_Data for this task_:
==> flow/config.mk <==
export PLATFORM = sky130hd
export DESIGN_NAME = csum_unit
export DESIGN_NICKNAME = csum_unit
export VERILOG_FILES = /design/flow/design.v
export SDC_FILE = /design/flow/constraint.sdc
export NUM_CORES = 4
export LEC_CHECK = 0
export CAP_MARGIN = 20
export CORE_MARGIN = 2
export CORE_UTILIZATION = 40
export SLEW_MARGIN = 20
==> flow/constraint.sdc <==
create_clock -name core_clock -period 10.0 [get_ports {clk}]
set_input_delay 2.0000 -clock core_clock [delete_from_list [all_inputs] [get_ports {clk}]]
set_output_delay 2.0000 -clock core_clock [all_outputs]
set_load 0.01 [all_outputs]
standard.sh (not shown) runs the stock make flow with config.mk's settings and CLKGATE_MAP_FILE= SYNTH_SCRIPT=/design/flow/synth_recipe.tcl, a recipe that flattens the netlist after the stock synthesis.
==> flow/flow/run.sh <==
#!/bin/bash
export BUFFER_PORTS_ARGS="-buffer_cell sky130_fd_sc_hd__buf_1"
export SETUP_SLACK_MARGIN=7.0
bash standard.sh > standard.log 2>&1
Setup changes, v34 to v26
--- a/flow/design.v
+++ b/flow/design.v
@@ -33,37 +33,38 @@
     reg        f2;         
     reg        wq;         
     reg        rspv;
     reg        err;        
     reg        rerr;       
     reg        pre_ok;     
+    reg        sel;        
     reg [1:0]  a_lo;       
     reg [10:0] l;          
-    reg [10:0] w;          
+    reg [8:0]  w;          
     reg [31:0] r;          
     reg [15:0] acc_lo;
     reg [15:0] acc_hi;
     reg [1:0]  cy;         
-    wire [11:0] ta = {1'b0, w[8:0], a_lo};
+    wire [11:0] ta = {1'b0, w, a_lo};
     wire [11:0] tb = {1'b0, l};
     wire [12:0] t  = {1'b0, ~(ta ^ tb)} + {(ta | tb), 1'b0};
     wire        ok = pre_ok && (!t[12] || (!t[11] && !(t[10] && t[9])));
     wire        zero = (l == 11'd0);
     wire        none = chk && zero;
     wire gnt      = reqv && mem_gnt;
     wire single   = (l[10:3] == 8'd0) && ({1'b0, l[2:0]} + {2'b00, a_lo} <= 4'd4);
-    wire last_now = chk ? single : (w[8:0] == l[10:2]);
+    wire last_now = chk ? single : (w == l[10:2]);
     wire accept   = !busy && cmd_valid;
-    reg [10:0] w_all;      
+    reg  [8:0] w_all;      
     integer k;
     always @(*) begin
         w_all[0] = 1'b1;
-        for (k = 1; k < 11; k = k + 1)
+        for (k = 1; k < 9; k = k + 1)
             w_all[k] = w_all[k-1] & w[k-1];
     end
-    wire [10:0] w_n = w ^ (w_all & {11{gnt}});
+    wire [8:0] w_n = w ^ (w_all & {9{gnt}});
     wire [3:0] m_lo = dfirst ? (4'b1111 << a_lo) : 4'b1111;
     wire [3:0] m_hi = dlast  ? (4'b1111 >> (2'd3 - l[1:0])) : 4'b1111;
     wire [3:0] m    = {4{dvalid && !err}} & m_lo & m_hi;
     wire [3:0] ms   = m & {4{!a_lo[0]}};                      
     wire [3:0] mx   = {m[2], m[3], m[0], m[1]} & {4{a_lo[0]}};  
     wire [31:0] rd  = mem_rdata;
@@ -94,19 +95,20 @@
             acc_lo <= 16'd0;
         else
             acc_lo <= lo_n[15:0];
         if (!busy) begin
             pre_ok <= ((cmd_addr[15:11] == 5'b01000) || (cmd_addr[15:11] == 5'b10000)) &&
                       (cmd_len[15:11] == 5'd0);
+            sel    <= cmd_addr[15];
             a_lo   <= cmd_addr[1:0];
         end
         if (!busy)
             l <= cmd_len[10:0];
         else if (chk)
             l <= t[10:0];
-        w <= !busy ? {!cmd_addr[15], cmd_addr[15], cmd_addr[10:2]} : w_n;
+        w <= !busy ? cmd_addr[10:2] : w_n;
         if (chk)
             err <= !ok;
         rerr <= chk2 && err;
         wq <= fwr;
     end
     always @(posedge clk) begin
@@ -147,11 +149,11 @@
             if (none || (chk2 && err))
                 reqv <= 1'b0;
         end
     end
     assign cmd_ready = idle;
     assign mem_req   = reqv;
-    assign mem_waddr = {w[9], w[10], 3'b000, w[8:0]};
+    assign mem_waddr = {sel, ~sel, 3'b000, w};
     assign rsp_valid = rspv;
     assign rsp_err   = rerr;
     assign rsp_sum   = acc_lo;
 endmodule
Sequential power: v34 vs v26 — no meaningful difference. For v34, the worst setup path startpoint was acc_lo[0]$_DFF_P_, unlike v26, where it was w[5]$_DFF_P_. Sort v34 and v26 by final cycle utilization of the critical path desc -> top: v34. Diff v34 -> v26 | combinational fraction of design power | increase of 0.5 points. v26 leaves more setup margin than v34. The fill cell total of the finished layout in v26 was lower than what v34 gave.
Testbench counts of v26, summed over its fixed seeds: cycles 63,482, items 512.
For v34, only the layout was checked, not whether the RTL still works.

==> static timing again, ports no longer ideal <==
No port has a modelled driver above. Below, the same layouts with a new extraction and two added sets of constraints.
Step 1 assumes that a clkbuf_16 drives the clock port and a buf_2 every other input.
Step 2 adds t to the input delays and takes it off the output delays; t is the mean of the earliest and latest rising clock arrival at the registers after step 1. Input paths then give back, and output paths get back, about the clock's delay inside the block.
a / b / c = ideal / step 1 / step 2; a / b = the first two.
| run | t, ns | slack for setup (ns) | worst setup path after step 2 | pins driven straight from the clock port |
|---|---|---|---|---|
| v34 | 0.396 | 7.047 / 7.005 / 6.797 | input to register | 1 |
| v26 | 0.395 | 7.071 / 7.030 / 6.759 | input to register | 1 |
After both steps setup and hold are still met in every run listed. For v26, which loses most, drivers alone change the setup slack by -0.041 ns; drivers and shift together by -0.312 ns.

_Assignment_: Look above for the line with "--- a/flow/design.v" and the line with "wire [11:0] tb". Retype those two lines and every line between them exactly, adding nothing.

_Reply_:
--- a/flow/design.v
+++ b/flow/design.v
@@ -33,37 +33,38 @@
     reg        f2;         
     reg        wq;         
     reg        rspv;
     reg        err;        
     reg        rerr;       
     reg        pre_ok;     
+    reg        sel;        
     reg [1:0]  a_lo;       
     reg [10:0] l;          
-    reg [10:0] w;          
+    reg [8:0]  w;          
     reg [31:0] r;          
     reg [15:0] acc_lo;
     reg [15:0] acc_hi;
     reg [1:0]  cy;         
-    wire [11:0] ta = {1'b0, w[8:0], a_lo};
+    wire [11:0] ta = {1'b0, w, a_lo};
     wire [11:0] tb = {1'b0, l};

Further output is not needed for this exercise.